Get to Know: Business Coach Maree Ferguson

An internationally renowned nutrition and dietetics expert, Maree Ferguson is the Founder and Director of Dietitian Connection. With comprehensive experience in leading Australian and international nutrition and healthcare organisations, Maree has a unique blend of skills in business, marketing, research and management.  

Previously Maree was the Director of Nutrition and Dietetics at the Princess Alexandra Hospital, where she successfully led a team of more than 30 dietitians. Before that, Maree was a Senior Research Scientist at Abbott Nutrition in the United States. She received worldwide acclaim for developing the Malnutrition Screening Tool to identify patients at risk of malnutrition; which is now used in hundreds of hospitals globally.  

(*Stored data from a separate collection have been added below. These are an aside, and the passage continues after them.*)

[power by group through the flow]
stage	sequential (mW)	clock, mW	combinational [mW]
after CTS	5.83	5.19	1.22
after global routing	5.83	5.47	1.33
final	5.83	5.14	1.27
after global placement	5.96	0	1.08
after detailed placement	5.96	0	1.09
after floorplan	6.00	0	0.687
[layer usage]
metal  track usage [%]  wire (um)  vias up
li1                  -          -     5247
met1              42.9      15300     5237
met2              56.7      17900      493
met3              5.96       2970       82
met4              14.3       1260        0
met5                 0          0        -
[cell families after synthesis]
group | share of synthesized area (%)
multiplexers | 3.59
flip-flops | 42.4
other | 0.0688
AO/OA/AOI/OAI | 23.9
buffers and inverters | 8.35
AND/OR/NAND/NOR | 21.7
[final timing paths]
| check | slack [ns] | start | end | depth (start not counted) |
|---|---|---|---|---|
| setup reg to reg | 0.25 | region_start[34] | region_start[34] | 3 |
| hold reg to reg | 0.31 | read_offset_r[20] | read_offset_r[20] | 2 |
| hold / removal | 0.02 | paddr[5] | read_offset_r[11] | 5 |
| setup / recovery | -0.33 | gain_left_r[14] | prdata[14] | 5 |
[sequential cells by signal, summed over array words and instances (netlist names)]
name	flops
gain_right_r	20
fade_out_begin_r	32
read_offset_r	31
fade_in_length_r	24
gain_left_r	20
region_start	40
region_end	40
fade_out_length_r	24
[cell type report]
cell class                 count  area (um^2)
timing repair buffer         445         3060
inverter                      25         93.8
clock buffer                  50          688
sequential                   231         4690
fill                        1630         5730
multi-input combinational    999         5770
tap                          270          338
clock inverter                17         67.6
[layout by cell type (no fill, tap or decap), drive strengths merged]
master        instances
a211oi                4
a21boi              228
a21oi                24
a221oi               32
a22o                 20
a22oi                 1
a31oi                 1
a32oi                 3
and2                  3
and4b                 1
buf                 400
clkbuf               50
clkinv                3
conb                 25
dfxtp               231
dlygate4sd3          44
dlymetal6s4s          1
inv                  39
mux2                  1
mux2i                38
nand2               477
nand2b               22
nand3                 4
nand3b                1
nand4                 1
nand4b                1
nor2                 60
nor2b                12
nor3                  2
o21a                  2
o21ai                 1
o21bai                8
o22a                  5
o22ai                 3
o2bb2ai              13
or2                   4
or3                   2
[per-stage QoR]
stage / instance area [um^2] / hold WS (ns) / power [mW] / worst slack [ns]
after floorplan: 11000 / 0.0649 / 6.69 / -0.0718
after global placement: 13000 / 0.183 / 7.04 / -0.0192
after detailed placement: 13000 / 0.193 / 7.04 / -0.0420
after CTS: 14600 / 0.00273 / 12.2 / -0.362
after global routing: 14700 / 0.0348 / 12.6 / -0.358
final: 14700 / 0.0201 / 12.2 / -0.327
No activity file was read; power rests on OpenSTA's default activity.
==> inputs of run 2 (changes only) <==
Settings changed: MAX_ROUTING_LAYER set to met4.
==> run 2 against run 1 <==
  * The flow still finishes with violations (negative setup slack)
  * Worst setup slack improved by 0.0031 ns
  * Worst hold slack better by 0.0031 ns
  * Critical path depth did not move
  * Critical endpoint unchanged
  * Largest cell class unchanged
File: src/hw/rtl/lht_pkg.sv
// ----------------------------------------------------------------------------
// lht_pkg
// Shared types and constants of the hash table with recency eviction.
// ----------------------------------------------------------------------------
package lht_pkg;

    // request codes
    localparam logic [1:0] MODE_GET    = 2'd0;
    localparam logic [1:0] MODE_PUT    = 2'd1;
    localparam logic [1:0] MODE_REMOVE = 2'd2;
    localparam logic [1:0] MODE_CLEAR  = 2'd3;

    // configuration register indexes
    localparam int         CFG_IDX_W      = 2;
    localparam logic [1:0] CFG_LRU_ENABLE = 2'd0;
    localparam logic [1:0] CFG_MAX_COUNT  = 2'd1;
    localparam int         MAX_COUNT_W    = 10;
    localparam logic [MAX_COUNT_W-1:0] MAX_COUNT_RST = 10'd512;

    // integer hash: three xorshift-multiply rounds and a final xorshift
    localparam logic [31:0] MIX_MUL0 = 32'hed5ad4bb;
    localparam logic [31:0] MIX_MUL1 = 32'hac4c1b51;
    localparam logic [31:0] MIX_MUL2 = 32'h31848bab;
    localparam int          MIX_ROUNDS = 4;

    typedef struct packed {
        logic [1:0]  mode;
        logic [31:0] key;
        logic [31:0] value;
    } t_request;

    typedef struct packed {
        logic        status;
        logic        found;
        logic [31:0] data;
        logic [31:0] evicted_key;
        logic        is_eviction;
        logic        last;
    } t_result;

    function automatic logic [4:0] mix_shift(input logic [1:0] step);
        logic [4:0] sh;
        case (step)
            2'd0:    sh = 5'd17;
            2'd1:    sh = 5'd11;
            2'd2:    sh = 5'd15;
            default: sh = 5'd14;
        endcase
        return sh;
    endfunction

    function automatic logic [31:0] mix_mult(input logic [1:0] step);
        logic [31:0] m;
        case (step)
            2'd0:    m = MIX_MUL0;
            2'd1:    m = MIX_MUL1;
            default: m = MIX_MUL2;
        endcase
        return m;
    endfunction

endpackage
**src/sv/rt_pkg.sv**
```systemverilog
// ----------------------------------------------------------------------------
// rt_pkg: shared types for the record table
// Command codes, status codes, the token that walks the cell chain and the
// result word handed out on the output channel.
// ----------------------------------------------------------------------------
`default_nettype none

package rt_pkg;

    localparam int SLOTS_DEF = 64;
    localparam int ID_W      = 16;
    localparam int AGE_W     = 16;
    localparam int GRP_W     = 3;
    localparam int INS_W     = 3;
    localparam int SLOT_W    = 6;
    localparam int STAT_W    = 2;

    typedef enum logic [2:0] {
        CMD_CLEAR    = 3'd0,
        CMD_INSERT   = 3'd1,
        CMD_FIND_ID  = 3'd2,
        CMD_FIND_AGE = 3'd3,
        CMD_DELETE   = 3'd4,
        CMD_DROP_GRP = 3'd5
    } t_cmd;

    localparam logic [STAT_W-1:0] ST_OK        = 2'd0;
    localparam logic [STAT_W-1:0] ST_NOT_FOUND = 2'd1;
    localparam logic [STAT_W-1:0] ST_FULL      = 2'd2;

    // Command token: request fields plus the result gathered along the chain
    typedef struct packed {
        t_cmd              cmd;
        logic [ID_W-1:0]   key;
        logic [AGE_W-1:0]  age;
        logic [GRP_W-1:0]  grp;
        logic [INS_W-1:0]  ins;
        logic [ID_W-1:0]   new_id;
        logic              hit;
        logic [SLOT_W-1:0] slot;
        logic [ID_W-1:0]   r_id;
        logic [AGE_W-1:0]  r_age;
        logic [GRP_W-1:0]  r_grp;
        logic [INS_W-1:0]  r_ins;
    } t_token;

    typedef struct packed {
        logic [STAT_W-1:0] status;
        logic [SLOT_W-1:0] slot;
        logic [ID_W-1:0]   id;
        logic [AGE_W-1:0]  age;
        logic [GRP_W-1:0]  grp;
        logic [INS_W-1:0]  ins;
    } t_result;

endpackage

`default_nettype wire

```
**src/sv/rt_cell.sv**
```systemverilog
// ----------------------------------------------------------------------------
// rt_cell: one slot of the record table
// Holds one record and acts on the command token as it passes, then hands
// the token to the next cell in the following cycle.
// ----------------------------------------------------------------------------
`default_nettype none

module rt_cell #(
    parameter int IDX = 0
) (
    input  wire            i_clk,
    input  wire            i_rst_n,
    input  wire            i_tok_vld,
    input  rt_pkg::t_token i_tok,
    output logic           o_tok_vld,
    output rt_pkg::t_token o_tok
);
    import rt_pkg::*;

    logic              r_vld;
    logic [ID_W-1:0]   r_id;
    logic [AGE_W-1:0]  r_age;
    logic [GRP_W-1:0]  r_grp;
    logic [INS_W-1:0]  r_ins;
    logic              r_tok_vld;
    t_token            r_tok;

    logic              n_vld;
    logic              wr_rec;
    t_token            n_tok;
    logic              take;

    always_comb begin
        n_vld  = r_vld;
        wr_rec = 1'b0;
        take   = 1'b0;
        n_tok  = i_tok;
        if (i_tok_vld) begin
            unique case (i_tok.cmd)
                CMD_CLEAR: begin
                    n_vld = 1'b0;
                end
                CMD_INSERT: begin
                    if (!i_tok.hit && !r_vld) begin
                        n_vld  = 1'b1;
                        wr_rec = 1'b1;
                        n_tok.hit   = 1'b1;
                        n_tok.slot  = SLOT_W'(IDX);
                        n_tok.r_id  = i_tok.new_id;
                        n_tok.r_age = i_tok.age;
                        n_tok.r_grp = i_tok.grp;
                        n_tok.r_ins = i_tok.ins;
                    end
                end
                CMD_FIND_ID, CMD_DELETE: begin
                    if (!i_tok.hit && r_vld && r_id == i_tok.key) begin
                        take = 1'b1;
                        if (i_tok.cmd == CMD_DELETE) begin
                            n_vld = 1'b0;
                        end
                    end
                end
                CMD_FIND_AGE: begin
                    if (!i_tok.hit && r_vld && r_age == i_tok.age) begin
                        take = 1'b1;
                    end
                end
                CMD_DROP_GRP: begin
                    if (r_grp == i_tok.grp) begin
                        n_vld = 1'b0;
                    end
                end
                default: begin
                end
            endcase
            if (take) begin
                n_tok.hit   = 1'b1;
                n_tok.slot  = SLOT_W'(IDX);
                n_tok.r_id  = r_id;
                n_tok.r_age = r_age;
                n_tok.r_grp = r_grp;
                n_tok.r_ins = r_ins;
            end
        end
    end

    always_ff @(posedge i_clk) begin
        if (!i_rst_n) begin
            r_vld     <= 1'b0;
            r_tok_vld <= 1'b0;
        end else begin
            r_vld     <= n_vld;
            r_tok_vld <= i_tok_vld;
        end
    end

    // record fields and token payload carry no reset
    always_ff @(posedge i_clk) begin
        r_tok <= n_tok;
        if (wr_rec) begin
            r_id  <= i_tok.new_id;
            r_age <= i_tok.age;
            r_grp <= i_tok.grp;
            r_ins <= i_tok.ins;
        end
    end

    assign o_tok_vld = r_tok_vld;
    assign o_tok     = r_tok;

endmodule

`default_nettype wire

```
**config.mk**
```make
export PLATFORM = sky130hd
export DESIGN_NAME = rt_cell
export DESIGN_NICKNAME = d
export VERILOG_FILES = /design/src/sv/rt_pkg.sv /design/src/sv/rt_cell.sv
export SDC_FILE = /design/constraint.sdc
export NUM_CORES = 1
export LEC_CHECK = 0
export ABC_AREA = 1
export BUFFER_PORTS_ARGS = -buffer_cell sky130_fd_sc_hd__buf_2
export CAP_MARGIN = 20
export CORE_MARGIN = 2
export CORE_UTILIZATION = 40
export DETAILED_ROUTE_END_ITERATION = 10
export PLACE_DENSITY = 0.69
export SLEW_MARGIN = 20
export SYNTH_ARGS = -nofsm -noshare
export SYNTH_HDL_FRONTEND = slang
export SYNTH_SLANG_ARGS = --single-unit
```
**constraint.sdc**
```tcl
create_clock -name i_clk -period 7.16 [get_ports i_clk]
set_input_delay 1.432 -clock i_clk [delete_from_list [all_inputs] [get_ports i_clk]]
set_output_delay 1.432 -clock i_clk [all_outputs]
set_load 0.02 [all_outputs]
```
# Word level (Yosys, flattened, before mapping)
# Index checks and enable logic that the tools add are counted.
# totals
ff_bits	142
inputBits	105
out_inout_bits	103
wordCells	56
# classes
n_eq_ne	12
n_mux	16
reduce_logical	10
# ops
op	n
2-to-1 mux 45 bit	4
equality test 16 bit	2
2-to-1 mux 1 bit	10
!= test 2 bit (second input constant)	4
equality test 3 x 2 -> 1 bit (second input constant)	2
equality test 3 bit (second input constant)	2
AND reduction 6 bit	1
logical AND 1 bit	4
one-hot mux 1 bit (4 select lines)	1
nonzero test 4 bit	1
equality test 3 x 1 -> 1 bit (second input constant)	1
equality test 3 bit	1
logical NOT 3 bit	1
logical NOT 1 bit	2
one-hot mux 1 bit (2 select lines)	1
OR reduction 2 bit	1

# Depth between registers and ports, before layout
# Gate-level depths: netlist of run 1.
# depth
depth_word	8
depth_mapped	13
mapped_depth_nobuf	12

# Least setup slack after synthesis of run 1
# No wires, ideal clock.
# synth_path
kind	input port to flip-flop
from	in i_tok[101] (netlist bit)
to	reg r_age[0] (enable)
arrival_time_ns	3.652
required_ns	6.727
path_slack_ns	3.075
cell_stages	6
path_buffers	1
path_cell_list	inv_2 -> nand3_1 -> inv_2 -> nand2_1 -> clkbuf_1 -> nor2_1
# synth_between
elab_chain_len	3
# synth_rtl
item	line	rtl
from (decl)	rt_cell.sv:14	input rt_pkg::t_token i_tok,
equality test 3 x 1 -> 1 bit	rt_cell.sv:39	unique case (i_tok.cmd)
2-to-1 mux 1 bit	rt_cell.sv:39	
2-to-1 mux 1 bit	rt_cell.sv:38	if (i_tok_vld) begin
net wr_rec	rt_cell.sv:29	logic wr_rec;
to (signal assigned)	rt_cell.sv:102	r_age <= i_tok.age;
to (decl)	rt_cell.sv:22	logic [AGE_W-1:0] r_age;
# The timed path passes the listed nets, and every way through them passes these cells.
# A chain may end at the register's enable or synchronous reset.

==> summary.txt, run 1 <==
Status
  – Status: finished, final reports clean

Placement
  – Placed cell areas: 0.006900 sq mm
  – DPL Wire Length: 10.49 mm
  – Final Wtd Congestion: 0.7536
  – Dpl cells: 1,051
  – Input/output buffers: 207

Critical path
  – Launching point of the worst reg2reg path: r_age[8]
  – R2r setup slk: 3.91 ns
  – R2r endpoint: o_tok[23]
  – Worst path slowest cell: nand2_2
  – CP Cell Sequence: buf_2 -> inv_1 -> nand2_1 -> nand2_1 -> nor2_1 -> nand2_1 -> nor2_1 -> nand3_2 -> nand2_2 -> nand2_1 -> nand3_1 -> nand2_1
  – Reg2Reg Depth: 9
  – Most frequent CP cell: nand2_1
  – Largest fanout on the critical path: 39
  – CP required: 7.46 ns
  – Crit path DAT: 4.28 ns
  – Crit. Startpoint: i_tok[70]
  – Critical Path Max Stage Delay: 1.08 ns
  – CP Class: input pin to flip-flop
  – Startpoint Class: input pin
  – CP Buf/Inv Count: 2
  – Worst path top cell family by delay: simple AND/OR/NAND/NOR gates
  – Worst setup EP type: flip-flop

Power and ir drop
  – Pwr Total: 2.054 mW
  – Net Sw Frac: 23.79%
  – NetSw: 0.4886 mW
  – Clock power share: 46.4%
  – Logic pwr share: 10.9%
  – Leakage: 4.018 nW
  – PD cells: 272.3 mW/mm^2
  – Flop pwr share: 42.7%
  – Max VDD drop: 0.1831 mV
  – Internal: 1.566 mW

Clocking
  – Clk pin slew, worst setup/hold paths: 0.06 ns
  – Setup bufs post-CTS: 0
  – CTS Root Buffer Type: clkbuf_16
  – Post-CTS Resized: 0
  – Clk_lat worst skew: 0.42 ns
  – Num CTS Buffers: 17
  – CTS Sinks: 142
  – CTS Hold Bufs: 0
  – CTS tree: yes
  – H-tree Lvls: 4
  – Maximum clock path buffer count: 2

Synthesis
  – Synth cell types: 27
  – Area contributors post-synth: dfxtp_1 36%, edfxtp_1 20%, nand2_1 15%
  – Top-area cell type share of the netlist area: 36.24%
  – Seq/Total Area, Yosys: 56.10%
  – Avg Cell Area, Syn: 8.375 sq um
  – Synth warn: 0
  – Syn nets: 791
  – Area leader, netlist: dfxtp_1
  – Register bit count reported by yosys: 142
  – Cell count after synthesis: 686
  – Post-Syn Area: 0.005746 sq mm

Worst hold path
  – Worst Hold Depth: 4
  – Min-delay src: r_ins[2]
  – Hold Crit Endpoint: o_tok[2]
  – Worst Hold Class: flip-flop to flip-flop

STA
  – Fmax achieved: 0.2516 GHz
  – Fin. Hold Viols: 0
  – Max Clock Skew: 0.01169 ns
  – Worst slew margin: 32.93%
  – Fin crit period: 3.975 ns
  – Setup_tns: 0 ns
  – Final Max Slew Viols: 0
  – # setup viols final: 0
  – Worst slew pin tran: 1.005 ns
  – Fin crit share: 55.52%
  – RSZ-0062 raised after global routing: no

Die
  – Die W: 123.9 um
  – Initial Util: 41.23%
  – Core area: 0.01393 sq mm
  – Die area: 0.01534 sq mm
  – Site Rows: 43
  – Num ports: 208
  – Die height: 123.9 um

Global route
  – Pin count of the biggest net entering global routing: 52
  – Global route total overflow: 0
  – GRT Total Usage: 20.35%
  – First-pass GRT wire length: 23.50 mm
  – Initial antenna violation count: 1
  – Vias in the first global route: 4,838

Route
  – Drt first pass iters: 4
  – Total number of vias: 5,101
  – DRT antenna net count: 0
  – DRT iter0 DRCs: 300
  – Drt drc: 0
  – Routed WL: 15.38 mm
  – Vias per inst: 4.710
  – Wirelength per Cell: 14.20 um

Layout
  – Final design utilization: 54.14%
  – Fill cells: 1,295
  – Area Growth Syn to Fin: 31.32%
  – Antenna cells: 0
  – Layout cells sized above 1: 28.24%
  – FF/Latch Area: 0.003223 sq mm
  – Post-route cell area: 0.007545 sq mm
  – Final cell count without fillers: 1,083
  – Post-layout nets: 995
  – Multi-input logic area: 0.002120 sq mm

Job
  – Max Cap Viol: 0
## layer usage
metal  share of wire, %  GRT usage (%)  vias up  wire length [um]
met3                8.1          5.586       24              1239
li1                   -              -     2598                 -
met1                 43          24.79     2282              6571
met5              0.072              0        -                11
met2                 47          33.72      195              7218
met4                2.2          8.807        2               340
## logic make-up (layout without fill, tap and decap cells)
logic type,after synthesis,count (layout),share of synthesized area (%)
multiplexers,26,26,4.530
buffers and inverters,97,314,7.273
AND/OR/NAND/NOR,384,384,27.94
flip-flops,142,142,56.10
AO/OA/AOI/OAI,27,27,2.635
XOR/XNOR,10,10,1.524
## worst max path at each step
stage,cells past startpoint,end
final,12,o_tok[23]
after global routing,12,o_tok[26]
after CTS,9,o_tok[31]
after detailed placement,9,o_tok[31]
after global placement,9,o_tok[24]
after floorplan,6,r_age[0]
## area by class of cell
| class | instances | area share, % |
|---|---|---|
| Clock inverter | 14 | 2.852 |
| Clock buffer | 18 | 5.688 |
| Tap cell | 180 | 2.985 |
| Sequential cell | 142 | 42.72 |
| Multi-Input combinational cell | 447 | 28.09 |
| Timing Repair Buffer | 211 | 14.13 |
| Inverter | 71 | 3.532 |
## worst reg2reg max path, cell delays in order (launching register included)
cell and delay (ns):
edfxtp_1 0.41, xor2_1 0.21, nor2_1 0.15, nand2_1 0.07, nor2_1 0.11, nand3_2 0.77, nand2_2 1.10, nand2_1 0.14
nand3_1 0.11, nand2_1 0.07
## state kept, by name (all words and copies together), names as in the netlist
signal and flops:
r_ins 3, o_tok 102, r_id 16, o_tok_vld 1, r_grp 3, r_vld 1
r_age 16
## per-stage QoR
| step | setup WS (ns) | hold slack [ns] |
|---|---|---|
| 2_1_floorplan | 3.075 | 0.5070 |
| 3_3_place_gp | 2.810 | 0.5223 |
| 3_5_place_dp | 2.814 | 0.5275 |
| 4_1_cts | 3.205 | 0.5428 |
| 5_1_grt | 2.969 | 0.5724 |
| 6_report | 3.185 | 0.5355 |
## Yosys cell counts
master / count
dfxtp_1: 104
o21ai_0: 4
clkbuf_1: 7
or2_2: 2
xnor2_1: 5
buf_6: 5
nand2_2: 1
nand3_1: 87
o22ai_1: 1
buf_4: 2
buf_2: 7
nand4_1: 10
xor2_1: 5
buf_1: 5
o21ai_1: 2
nor2_1: 54
mux2i_1: 26
a21oi_1: 14
edfxtp_1: 38
nand3b_1: 1
nand4_2: 1
inv_1: 67
nand2_1: 226
nor2_4: 1
a21boi_0: 6
inv_2: 4
nor2_2: 1
## power groups by stage
stage / registers, mW / logic (mW) / clock network, mW
2_1_floorplan: 0.945 / 0.0747 / 0
3_5_place_dp: 0.893 / 0.225 / 0
5_1_grt: 0.880 / 0.249 / 1.01
6_report: 0.876 / 0.224 / 0.954
4_1_cts: 0.877 / 0.226 / 0.971
3_3_place_gp: 0.893 / 0.222 / 0
## cell usage in the layout, fill, tap and decap left out
cell and instances:
clkbuf_16 17, edfxtp_1 38, mux2i_1 26, xor2_1 5
xnor2_1 5, inv_1 67, o21ai_0 4, clkinv_4 1
nand2_1 225, clkinvlp_4 5, buf_2 207, inv_6 1
nor2_2 1, clkinv_2 2, clkbuf_1 1, nand3b_1 1
nand3_2 1, nand4_1 10, a21oi_1 14, nand3_1 86
nand4_2 1, inv_2 4, buf_4 4, nor2_4 2
o22ai_1 1, dfxtp_1 104, or2_2 2, bufinv_16 5
o21ai_1 2, nand2_2 2, nor2_1 53, a21boi_0 6
No activity file was read; power rests on OpenSTA's default activity.
==> inputs of run 2 (changes only) <==
--- a/config.mk
+++ b/config.mk
@@ -5,13 +5,13 @@
 export SDC_FILE = /design/constraint.sdc
 export NUM_CORES = 1
 export LEC_CHECK = 0
-export ABC_AREA = 1
+export ABC_AREA = 0
 export BUFFER_PORTS_ARGS = -buffer_cell sky130_fd_sc_hd__buf_2
 export CAP_MARGIN = 20
 export CORE_MARGIN = 2
 export CORE_UTILIZATION = 40
 export DETAILED_ROUTE_END_ITERATION = 10
-export PLACE_DENSITY = 0.69
+export PLACE_DENSITY = 0.71
 export SLEW_MARGIN = 20
 export SYNTH_ARGS = -nofsm -noshare
 export SYNTH_HDL_FRONTEND = slang
==> constraint.sdc (replaced) <==
create_clock -name i_clk -period 3.8 [get_ports i_clk]
set_input_delay 0.76 -clock i_clk [delete_from_list [all_inputs] [get_ports i_clk]]
set_output_delay 0.76 -clock i_clk [all_outputs]
set_load 0.02 [all_outputs]
==> summary.txt, run 2 <==
Critical path
  – Startpoint Class: input pin
  – CP required: 4.09 ns
  – Worst setup EP type: flip-flop
  – Crit path DAT: 2.90 ns
  – Largest fanout on the critical path: 44
  – CP Class: input pin to flip-flop

Job
  – Max Cap Viol: 0

Clocking
  – H-tree Lvls: 4
  – Maximum clock path buffer count: 2
  – Clk pin slew, worst setup/hold paths: 0.06 ns
  – Clk_lat worst skew: 0.41 ns
  – CTS Sinks: 142
  – Post-CTS Resized: 0
  – CTS Hold Bufs: 0
  – CTS Root Buffer Type: clkbuf_16
  – Num CTS Buffers: 17
  – CTS tree: yes
  – Setup bufs post-CTS: 0

Global route
  – Vias in the first global route: 3,748
  – First-pass GRT wire length: 18.62 mm
  – GRT Total Usage: 19.04%
  – Pin count of the biggest net entering global routing: 75
  – Global route total overflow: 0
  – Initial antenna violation count: 0

STA
  – # setup viols final: 0
  – Setup_tns: 0 ns
  – Fmax achieved: 0.3831 GHz
  – Fin crit period: 2.611 ns
  – Final Max Slew Viols: 0
  – Worst slew pin tran: 1.020 ns
  – Fin crit share: 68.70%
  – RSZ-0062 raised after global routing: no
  – Worst slew margin: 32.03%
  – Max Clock Skew: 0.008856 ns
  – Fin. Hold Viols: 0

Synthesis
  – Commonest cells in the netlist: 104 x dfxtp_1, 38 x edfxtp_1, 35 x a22oi_1
  – Avg Cell Area, Syn: 12.61 sq um
  – Cell count after synthesis: 373
  – Top-area cell type share of the netlist area: 44.28%
  – Simple-gate share of the synthesized area: 6.386%
  – Compound-gate portion of the synthesized area: 14.74%
  – Dominant synthesized flop cell: dfxtp_1
  – Post-synthesis mux area share: 0%
  – Area leader, netlist: dfxtp_1
  – Register bit count reported by yosys: 142
  – Post-Syn Area: 0.004702 sq mm
  – Synth warn: 0
  – Synth Area in Adders: 0%
  – Seq/Total Area, Yosys: 68.55%
  – Async set or reset register ratio after synthesis: 0%
  – Syn nets: 478
  – Synth cell types: 33
  – Xor/xnor share of the synthesized area: 6.706%
  – Area contributors post-synth: dfxtp_1 44%, edfxtp_1 24%, a22oi_1 5.6%
  – Most common cell in the netlist: dfxtp_1
  – Largest family of logic cells by synthesized area: compound AO/OA/AOI/OAI gates
  – Post-synth EDFFs: 38

Die
  – Core area: 0.01147 sq mm
  – Site Rows: 39
  – Die W: 112.4 um
  – Die area: 0.01264 sq mm
  – Initial Util: 41.00%
  – Num ports: 208
  – Die height: 112.4 um

Route
  – Drt drc: 0
  – DRT iter0 DRCs: 171
  – Total number of vias: 3,741
  – DRT antenna net count: 0
  – Routed WL: 12.07 mm
  – Wirelength per Cell: 16.23 um
  – Drt first pass iters: 4
  – Vias per inst: 5.028

Layout
  – Final cell count without fillers: 744
  – Area Growth Syn to Fin: 38.24%
  – Most common cell after layout, fill and taps aside: buf_2
  – Most frequent cells in the layout: 207 x buf_2, 104 x dfxtp_1, 38 x edfxtp_1
  – Post-layout nets: 692
  – Layout cells sized above 1: 41.83%
  – Largest register FFs: 102

Power and ir drop
  – Max VDD drop: 0.3561 mV
  – Leakage: 2.831 nW
  – PD cells: 554.6 mW/mm^2

Placement
  – DPL Wire Length: 8.623 mm
  – Input/output buffers: 207
  – Dpl cells: 711
  – Final Wtd Congestion: 0.7817

Status
  – Status: finished, final reports clean

Worst hold path
  – Worst Hold Class: input pin to flip-flop
==> run 2: metrics by stage <==
step	util (%)	area, sq um	power, mW	setup slack (ns)	hold slack, ns
after floorplan	-	4702	1.828	0.5386	0.4994
after global placement	51.33	5886	1.984	0.8615	0.5155
after detailed placement	51.33	5886	1.991	0.7528	0.5347
after CTS	56.66	6497	3.641	1.169	0.4555
after global routing	56.66	6497	3.719	0.9706	0.4587
final	56.68	6500	3.605	1.189	0.4778
==> run 2: report_power, final <==
group | internal [mW] | switching, mW | total [mW]
Combinational | 0.124 | 0.194 | 0.317
Clock | 1.04 | 0.607 | 1.65
Sequential | 1.62 | 0.0178 | 1.64
==> run 2: final cells by class <==
class | instances | area, sq um
Clock buffer | 26 | 573.1
Clock inverter | 6 | 38.79
Tap cell | 143 | 178.9
Fill cell | 938 | 4967
Timing Repair Buffer | 212 | 1086
Inverter | 20 | 75.07
Sequential cell | 142 | 3223
Multi-Input combinational cell | 194 | 1323
Antenna cell | 1 | 2.502
==> run 2: critical path, cell delays in order <==
cell and delay, ns:
buf_2 0.13, xnor2_1 0.19, nand4_1 0.12, nor3_1 0.32, nand4_1 0.31, a31o_2 0.62
a22oi_1 0.32, o21ai_1 0.10
==> run 2: worst paths after layout <==
kind                            startpoint   endpoint  slack (ns)  cells past startpoint
worst max register to register    r_age[5]  o_tok[19]        1.24                      7
worst max-delay path             i_tok[80]  o_tok[19]        1.19                      8
worst min register to register    r_ins[2]   o_tok[2]        0.54                      2
worst min-delay path             i_tok[95]  o_tok[95]        0.48                      1
==> run 2: cells by family after synthesis <==
| logic type | count (synthesis) |
|---|---|
| and+or+nand+nor | 58 |
| DFF | 142 |
| AOI/OAI and AO/OA | 100 |
| xor gates and xnor gates | 36 |
| buffers and inverters | 37 |
==> run 2: routing by layer <==
metal | wire length [um] | global-route usage [%] | up-vias
met4 | 174 | 6.748 | 0
li1 | - | - | 1783
met5 | 0 | 0 | -
met3 | 1076 | 6.965 | 16
met2 | 5999 | 32.81 | 192
met1 | 4823 | 21.85 | 1750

Maree has held leadership positions within the Dietitians Association of Australia, the Academy of Nutrition and Dietetics (formerly American Dietetic Association), and the International Confederation of Dietetic Associations. An invited speaker at national and international conferences, she has received more than $2 million in research grant funding, and authored over 30 peer-reviewed journal articles. Maree is a reviewer for many international nutrition and dietetics journals. 

Highly lauded both professionally and personally, Maree’s accolades include the DAA National Award of Merit and the President’s innovation Award; the prestigious DAA Barbara Chester Award; and an Australia Day Achievement Award. 

Maree received her Graduate Diploma of Nutrition and Dietetics and Doctoral degrees from Queensland University of Technology and Masters in Business Administration from Franklin University in the USA.

 

My experience with using a personal coach

From age five through to today, I’ve been lucky enough to have a series of highly influential personal coaches impact my life. Each different, and each imparting a unique lesson, they collectively have changed me for the better and helped me hone my focus and my passions. 

Here are their stories. 

I remember, clear as a bell, my first experience with a personal coach. His name was Mr McMahon. 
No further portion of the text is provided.